Caps probably aren't bad, 16V rating used at 5V should still be over 50%, hopefully more like 80% of rated. Question remains, why 3.9uH inductor when the datasheet says 2.2?
I'm not so offended by the layout. Things could be closer, but that obviously doesn't matter on the inductor side, only the input side. You can try tacking a small (1 or 0.1uF) cap across the VCC/GND pins, directly on the pins, to see if it affects anything; I'm guessing not.
A solid ground plane would be nice (e.g., via stitched to the bottom layer, rather than single sided), but as long as it's connected underneath the chip, it can't be terrifically bad.
I don't know why it takes time to go nuts, but the problem is definitely compensation. Ripple is clearly visible during the oscillation, it's not shutting down or anything.

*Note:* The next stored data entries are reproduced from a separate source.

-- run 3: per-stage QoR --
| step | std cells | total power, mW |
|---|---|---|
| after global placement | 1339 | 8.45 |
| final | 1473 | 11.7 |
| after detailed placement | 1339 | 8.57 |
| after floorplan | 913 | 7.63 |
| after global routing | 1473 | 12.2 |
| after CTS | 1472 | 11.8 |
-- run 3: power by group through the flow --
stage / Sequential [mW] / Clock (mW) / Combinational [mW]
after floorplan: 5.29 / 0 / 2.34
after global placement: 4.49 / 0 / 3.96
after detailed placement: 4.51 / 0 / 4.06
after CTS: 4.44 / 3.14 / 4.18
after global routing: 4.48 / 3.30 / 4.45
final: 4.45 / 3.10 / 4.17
$ cat src/pfsf_pkg.sv
// Purpose: Shared constants for the port fault status flag block
// Assumes: Byte-wide registers reached by a simple strobed register port
// Notes:   Offsets, bit positions, widths, counts and reset values are used elsewhere
package pfsf_pkg;

   localparam int          PFSF_ADDR_W        = 8;
   localparam int          PFSF_DATA_W        = 8;

   // Register offsets
   localparam logic [7:0]  PFSF_FAULT_OFS     = 8'h10;
   localparam logic [7:0]  PFSF_IND_OFS       = 8'h11;
   localparam logic [7:0]  PFSF_ERR_OFS       = 8'h13;
   localparam logic [7:0]  PFSF_UNMAPPED_VAL  = 8'h00;

   // Fault register fields
   localparam int          PFSF_OVV_BIT       = 2;
   localparam int          PFSF_BACKV_BIT     = 1;
   localparam int          PFSF_OVC_BIT       = 0;
   localparam int          PFSF_NUM_FAULTS    = 3;

   // Indication register fields
   localparam int          PFSF_BUDGET_BIT    = 7;
   localparam int          PFSF_CC_BIT        = 4;
   localparam int          PFSF_THERMAL_REGULATION_FLAG_BIT      = 3;
   localparam int          PFSF_LOWCUR_BIT    = 2;
   localparam int          PFSF_DETACH_BIT    = 1;
   localparam int          PFSF_PLUGIN_BIT    = 0;
   localparam int          PFSF_NUM_EVENTS    = 3;

   // Error summary register field
   localparam int          PFSF_ERR_BIT       = 0;

   // Reset values
   localparam logic [7:0]  PFSF_FAULT_RST     = 8'h00;
   localparam logic [7:0]  PFSF_IND_RST       = 8'h00;
   localparam logic        PFSF_ERR_RST       = 1'b0;

endpackage
**config.mk**
```make
export PLATFORM = sky130hd
export DESIGN_NAME = psrp_port
export DESIGN_NICKNAME = d
export VERILOG_FILES = /design/src/inc/psrp_pkg.sv /design/src/hdl/psrp_fifo.sv /design/src/hdl/psrp_port.sv
export SDC_FILE = /design/constraint.sdc
export NUM_CORES = 1
export LEC_CHECK = 0
export ABC_AREA = 0
export BUFFER_PORTS_ARGS = -buffer_cell sky130_fd_sc_hd__buf_4
export CORE_UTILIZATION = 57
export DETAILED_ROUTE_END_ITERATION = 8
export GPL_ROUTABILITY_DRIVEN = 0
export PLACE_DENSITY = 0.77
export SLEW_MARGIN = 20
export SYNTH_ARGS = -nofsm -noshare
export SYNTH_HDL_FRONTEND = slang
export SYNTH_HIERARCHICAL = 1
export SYNTH_SLANG_ARGS = --single-unit
```
**constraint.sdc**
```tcl
create_clock -name clk_i -period 4 [get_ports clk_i]
set_clock_uncertainty 0.1 [all_clocks]
set_input_delay 1 -clock clk_i [delete_from_list [all_inputs] [get_ports clk_i]]
set_output_delay 1 -clock clk_i [all_outputs]
set_load 0.1 [all_outputs]
```
[src/core/rsq_pkg.sv]
package rsq_pkg;

    // Reset phase lengths, in watchdog-oscillator edges and system clocks.
    localparam int unsigned RSQ_SYS_WDT_CYCLES = 514;
    localparam int unsigned RSQ_SHORT_WDT_CYCLES = 66;
    localparam int unsigned RSQ_SCLK_CYCLES = 16;
    localparam int unsigned RSQ_CNT_W = 10;

    // Reset vector locations in program memory.
    localparam logic [15:0] RSQ_VEC_ADDR_HI = 16'h0002;
    localparam logic [15:0] RSQ_VEC_ADDR_LO = 16'h0003;
    localparam logic [15:0] RSQ_PC_RESET = 16'h0000;

    // Bit of debug_control_reg that requests a reset.
    localparam int unsigned RSQ_DBG_RST_BIT = 1;

    // Reset type encoding.
    localparam logic RSQ_TYPE_SYSTEM = 1'b1;
    localparam logic RSQ_TYPE_SHORT = 1'b0;

    // Sequencer states, Gray coded along the release path.
    typedef enum logic [2:0] {
        RSQ_ST_WDT = 3'h0,
        RSQ_ST_SCLK = 3'h1,
        RSQ_ST_FETCH_HI = 3'h3,
        RSQ_ST_FETCH_LO = 3'h2,
        RSQ_ST_LOAD = 3'h6,
        RSQ_ST_RUN = 3'h7
    } rsq_state_e;

endpackage

[src/core/rsq_reset_sequencer.sv]
// Notes on behaviour
// RL1 - System reset: 514 watchdog edges, 16 clocks (code: clock phase lasts 17 clocks).
// RL2 - Short reset: same, but 66 watchdog edges.
// RL3 - Core idle in reset; oscillators keep running.
// RL4 - System clock gated until watchdog count ends.
// RL5 - Control registers load defaults during reset.
// RL6 - Fetch vector from 0002H/0003H into PC.
// RL7 - Power-on/brown-out always wins, full system reset.
// RL8 - Watchdog reset in normal/halt gives short reset.
// RL9 - Pin resets depend on mode; stop gives system.
// RL10 - Debugger reset bit: system reset, debugger spared.
// RL11 - New source restarts count, keeps longer type.
`timescale 1ns/1ps
`default_nettype none

module rsq_reset_sequencer #(
    parameter int unsigned SYS_WDT_CYCLES = rsq_pkg::RSQ_SYS_WDT_CYCLES,
    parameter int unsigned SHORT_WDT_CYCLES = rsq_pkg::RSQ_SHORT_WDT_CYCLES,
    parameter int unsigned SCLK_CYCLES = rsq_pkg::RSQ_SCLK_CYCLES
) (
    input wire logic i_clk, // System clock, 20 MHz.
    input wire logic i_rstn, // Asynchronous reset, active low.
    input wire logic i_wdt_osc, // Watchdog oscillator level, sampled.
    input wire logic i_por_bor, // Power-on or brown-out event, high.
    input wire logic i_wdt_timeout, // Watchdog time-out, high.
    input wire logic i_wdt_rst_en, // Watchdog configured for reset.
    input wire logic i_reset_pin_n, // External reset pin, low asserts.
    input wire logic i_debug_pin, // Debug pin level, low asserts in stop.
    input wire logic i_stop_mode, // Device is in stop mode.
    input wire logic i_debug_control_wr, // Debugger writes debug_control_reg.
    input wire logic [7:0] i_debug_control_reg, // Value written.
    input wire logic [7:0] i_pmem_data, // Program memory data, one clock late.
    output logic o_core_rst, // CPU and peripherals held in reset.
    output logic o_ctrl_load, // Load control register defaults.
    output logic o_ocd_rst, // On-chip debugger held in reset.
    output logic o_sysclk_en, // System clock running.
    output logic o_osc_run, // Crystal and watchdog oscillators enabled.
    output logic o_rst_type, // High for system reset, low for short.
    output logic o_pmem_rd, // Program memory read strobe.
    output logic [15:0] o_pmem_addr, // Program memory address.
    output logic [15:0] o_pc, // Program counter load value.
    output logic o_pc_load, // One-cycle pulse: load o_pc.
    output logic o_cpu_run // CPU may execute.
);
    import rsq_pkg::*;

    localparam logic [RSQ_CNT_W-1:0] SYS_LIM = RSQ_CNT_W'(SYS_WDT_CYCLES);
    localparam logic [RSQ_CNT_W-1:0] SHORT_LIM = RSQ_CNT_W'(SHORT_WDT_CYCLES);
    localparam logic [RSQ_CNT_W-1:0] SCLK_LIM = RSQ_CNT_W'(SCLK_CYCLES);

    rsq_state_e state_r, state_nxt;
    logic type_r, type_nxt;
    logic ocd_r, ocd_nxt;
    logic wdt_prev_r;
    logic [7:0] vec_hi_r;
    logic [15:0] pc_r;
    logic pc_load_r;
    logic [RSQ_CNT_W-1:0] cnt;
    logic cnt_done;

    // Source classification by operating mode; power-on dominates all.
    wire dbg_req = i_debug_control_wr && i_debug_control_reg[RSQ_DBG_RST_BIT]; // RL10
    wire stop_req = i_stop_mode && (!i_reset_pin_n || !i_debug_pin); // RL9
    wire wdt_req = !i_stop_mode && i_wdt_timeout && i_wdt_rst_en; // RL8
    wire pin_req = !i_stop_mode && !i_reset_pin_n; // RL9
    wire sys_req = i_por_bor || stop_req || dbg_req; // RL7
    wire any_req = sys_req || wdt_req || pin_req;
    wire in_seq = (state_r != RSQ_ST_RUN);
    wire wdt_rise = i_wdt_osc && !wdt_prev_r;
    wire in_wdt = (state_r == RSQ_ST_WDT);
    wire phase_end = (in_wdt || state_r == RSQ_ST_SCLK) && cnt_done;

    // A request inside a sequence keeps the longer type already running.
    assign type_nxt = any_req ? (sys_req || (in_seq && type_r)) : type_r; // RL11
    // Only power-on and stop-mode pin resets reach the debugger.
    assign ocd_nxt = any_req ? (i_por_bor || stop_req || (in_seq && ocd_r)) : (ocd_r && in_seq); // RL10

    // The watchdog phase counts oscillator edges, then the clock phase counts clocks.
    rsq_tick_counter #(
        .W(RSQ_CNT_W)
    ) u_cnt (
        .i_clk(i_clk),
        .i_rstn(i_rstn),
        .i_clear(any_req || phase_end), // RL11
        .i_tick(in_wdt ? wdt_rise : 1'b1),
        .i_limit(in_wdt ? (type_r ? SYS_LIM : SHORT_LIM) : SCLK_LIM), // RL1 RL2
        .o_count(cnt),
        .o_done(cnt_done)
    );

    // Next state; any new source sends the sequence back to the start.
    always_comb begin
        state_nxt = state_r;
        unique case (state_r)
            RSQ_ST_WDT: begin
                if (cnt_done) begin
                    state_nxt = RSQ_ST_SCLK; // RL4
                end
            end
            RSQ_ST_SCLK: begin
                if (cnt_done) begin
                    state_nxt = RSQ_ST_FETCH_HI; // RL1
                end
            end
            RSQ_ST_FETCH_HI: state_nxt = RSQ_ST_FETCH_LO;
            RSQ_ST_FETCH_LO: state_nxt = RSQ_ST_LOAD;
            RSQ_ST_LOAD: state_nxt = RSQ_ST_RUN;
            RSQ_ST_RUN: state_nxt = RSQ_ST_RUN;
            default: state_nxt = RSQ_ST_WDT;
        endcase
        if (any_req) begin
            state_nxt = RSQ_ST_WDT; // RL7 RL11
        end
    end

    // Sequencer state and reset type; chip reset counts as a system reset.
    always_ff @(posedge i_clk or negedge i_rstn) begin
        if (!i_rstn) begin
            state_r <= RSQ_ST_WDT;
            type_r <= RSQ_TYPE_SYSTEM;
            ocd_r <= 1'b1;
            wdt_prev_r <= 1'b0;
        end else begin
            state_r <= state_nxt;
            type_r <= type_nxt;
            ocd_r <= ocd_nxt;
            wdt_prev_r <= i_wdt_osc;
        end
    end

    // Vector capture: memory answers one clock after the address.
    always_ff @(posedge i_clk or negedge i_rstn) begin
        if (!i_rstn) begin
            vec_hi_r <= 8'h00;
            pc_r <= RSQ_PC_RESET;
            pc_load_r <= 1'b0;
        end else begin
            pc_load_r <= (state_r == RSQ_ST_LOAD) && !any_req; // RL6
            if (state_r == RSQ_ST_FETCH_LO) begin
                vec_hi_r <= i_pmem_data; // RL6
            end
            if (state_r == RSQ_ST_LOAD) begin
                pc_r <= {vec_hi_r, i_pmem_data}; // RL6
            end
        end
    end

    // Outputs decode the sequencer registers; core reset and CPU run also see new requests directly.
    assign o_core_rst = in_seq || any_req; // RL3
    assign o_ctrl_load = (state_r == RSQ_ST_WDT) || (state_r == RSQ_ST_SCLK); // RL5
    assign o_ocd_rst = ocd_r;
    assign o_sysclk_en = !in_wdt; // RL4
    assign o_osc_run = 1'b1; // RL3
    assign o_rst_type = type_r;
    assign o_pmem_rd = (state_r == RSQ_ST_FETCH_HI) || (state_r == RSQ_ST_FETCH_LO); // RL6
    assign o_pmem_addr = (state_r == RSQ_ST_FETCH_LO) ? RSQ_VEC_ADDR_LO : RSQ_VEC_ADDR_HI; // RL6
    assign o_pc = pc_r;
    assign o_pc_load = pc_load_r;
    assign o_cpu_run = (state_r == RSQ_ST_RUN) && !any_req;

    AST_SYS_WDT_LEN: assert property (@(posedge i_clk) disable iff (!i_rstn) // RL1
        (state_r == RSQ_ST_WDT && !any_req && type_r) ##1 (state_r == RSQ_ST_SCLK)
        |-> $past(cnt) == SYS_LIM) else $error("System watchdog phase length wrong.");

    AST_SHORT_WDT_LEN: assert property (@(posedge i_clk) disable iff (!i_rstn) // RL2
        (state_r == RSQ_ST_WDT && !any_req && !type_r) ##1 (state_r == RSQ_ST_SCLK)
        |-> $past(cnt) == SHORT_LIM) else $error("Short watchdog phase length wrong.");

    // Helper for the clock-phase checks: clocks spent so far in the clock phase.
    // A long repetition would be costly to check, so a small counter keeps the tally instead.
    logic [RSQ_CNT_W-1:0] sclk_seen_r;

    always_ff @(posedge i_clk or negedge i_rstn) begin
        if (!i_rstn) begin
            sclk_seen_r <= '0;
        end else if (state_r == RSQ_ST_SCLK && !any_req) begin
            sclk_seen_r <= RSQ_CNT_W'(sclk_seen_r + 1'b1);
        end else begin
            sclk_seen_r <= '0;
        end
    end

    AST_SCLK_LEN: assert property (@(posedge i_clk) disable iff (!i_rstn) // RL1
        (state_r == RSQ_ST_SCLK && !any_req && sclk_seen_r == SCLK_LIM) |=> (state_r == RSQ_ST_FETCH_HI))
        else $error("Clock phase did not end after its count.");

    AST_SCLK_HOLD: assert property (@(posedge i_clk) disable iff (!i_rstn) // RL4
        (state_r == RSQ_ST_SCLK && !any_req && sclk_seen_r < SCLK_LIM) |=> (state_r == RSQ_ST_SCLK && o_core_rst))
        else $error("Clock phase ended early.");

    AST_IDLE_IN_RESET: assert property (@(posedge i_clk) disable iff (!i_rstn) // RL3
        (state_r != RSQ_ST_RUN) |-> (o_core_rst && o_osc_run && !o_cpu_run))
        else $error("Core released or oscillator stopped during reset.");

    AST_CLOCK_GATED: assert property (@(posedge i_clk) disable iff (!i_rstn) // RL4
        (state_r == RSQ_ST_WDT) |-> (!o_sysclk_en && o_core_rst))
        else $error("System clock ran during watchdog phase.");

    AST_VECTOR_LOAD: assert property (@(posedge i_clk) disable iff (!i_rstn) // RL6
        (state_r == RSQ_ST_FETCH_HI && o_pmem_addr == RSQ_VEC_ADDR_HI && !any_req) ##1
        (o_pmem_addr == RSQ_VEC_ADDR_LO && !any_req) ##1 !any_req
        |=> o_pc_load && o_pc[7:0] == $past(i_pmem_data, 1) && o_pc[15:8] == $past(i_pmem_data, 2))
        else $error("Reset vector not loaded from 0002H and 0003H.");

    AST_POR_SYSTEM: assert property (@(posedge i_clk) disable iff (!i_rstn) // RL7
        i_por_bor |=> (type_r && o_ocd_rst && state_r == RSQ_ST_WDT && cnt == '0))
        else $error("Power-on did not start a full system reset.");

    AST_WDT_SHORT: assert property (@(posedge i_clk) disable iff (!i_rstn) // RL8
        (state_r == RSQ_ST_RUN && wdt_req && !sys_req) |=> (!type_r && state_r == RSQ_ST_WDT))
        else $error("Watchdog reset was not short.");

    AST_STOP_PIN_SYSTEM: assert property (@(posedge i_clk) disable iff (!i_rstn) // RL9
        (i_stop_mode && (!i_reset_pin_n || !i_debug_pin)) |=> type_r)
        else $error("Stop-mode pin reset was not a system reset.");

    AST_DEBUG_SPARED: assert property (@(posedge i_clk) disable iff (!i_rstn) // RL10
        (state_r == RSQ_ST_RUN && dbg_req && !i_por_bor && !stop_req) |=> (type_r && !o_ocd_rst))
        else $error("Debugger reset touched the debugger.");

    AST_RESTART: assert property (@(posedge i_clk) disable iff (!i_rstn) // RL11
        (any_req && type_r && in_seq) |=> (state_r == RSQ_ST_WDT && cnt == '0 && type_r))
        else $error("Restart lost count or reset type.");

endmodule

`default_nettype wire

[src/core/rsq_tick_counter.sv]
`timescale 1ns/1ps
`default_nettype none

module rsq_tick_counter #(
    parameter int unsigned W = 10
) (
    input wire logic i_clk, // System clock.
    input wire logic i_rstn, // Asynchronous reset, active low.
    input wire logic i_clear, // Restart the count from zero.
    input wire logic i_tick, // Count one event.
    input wire logic [W-1:0] i_limit, // Terminal count.
    output logic [W-1:0] o_count, // Current count.
    output logic o_done // Count has reached the limit.
);
    logic [W-1:0] cnt_r;
    logic [W-1:0] cnt_nxt;

    // The count saturates at the limit so a late tick cannot overshoot.
    assign o_done = (cnt_r == i_limit);
    assign o_count = cnt_r;
    assign cnt_nxt = i_clear ? '0 : ((i_tick && !o_done) ? W'(cnt_r + 1'b1) : cnt_r);

    // Count register.
    always_ff @(posedge i_clk or negedge i_rstn) begin
        if (!i_rstn) begin
            cnt_r <= '0;
        end else begin
            cnt_r <= cnt_nxt;
        end
    end

endmodule

`default_nettype wire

A prime suspect is using component values too large or too small for the internal compensation. The 3.9uH inductor seems the most likely culprit.
And again, the datasheet says very little about ESR, so a tantalum (not electrolytic -- ESR too high) would be good to try, or a small chip resistor (0.1-2 ohm) in series with the output filter cap, to see if that helps. Again, L, C and ESR all factor into the loop stability, and if they aren't exactly what the chip is designed for, you get this.
Tim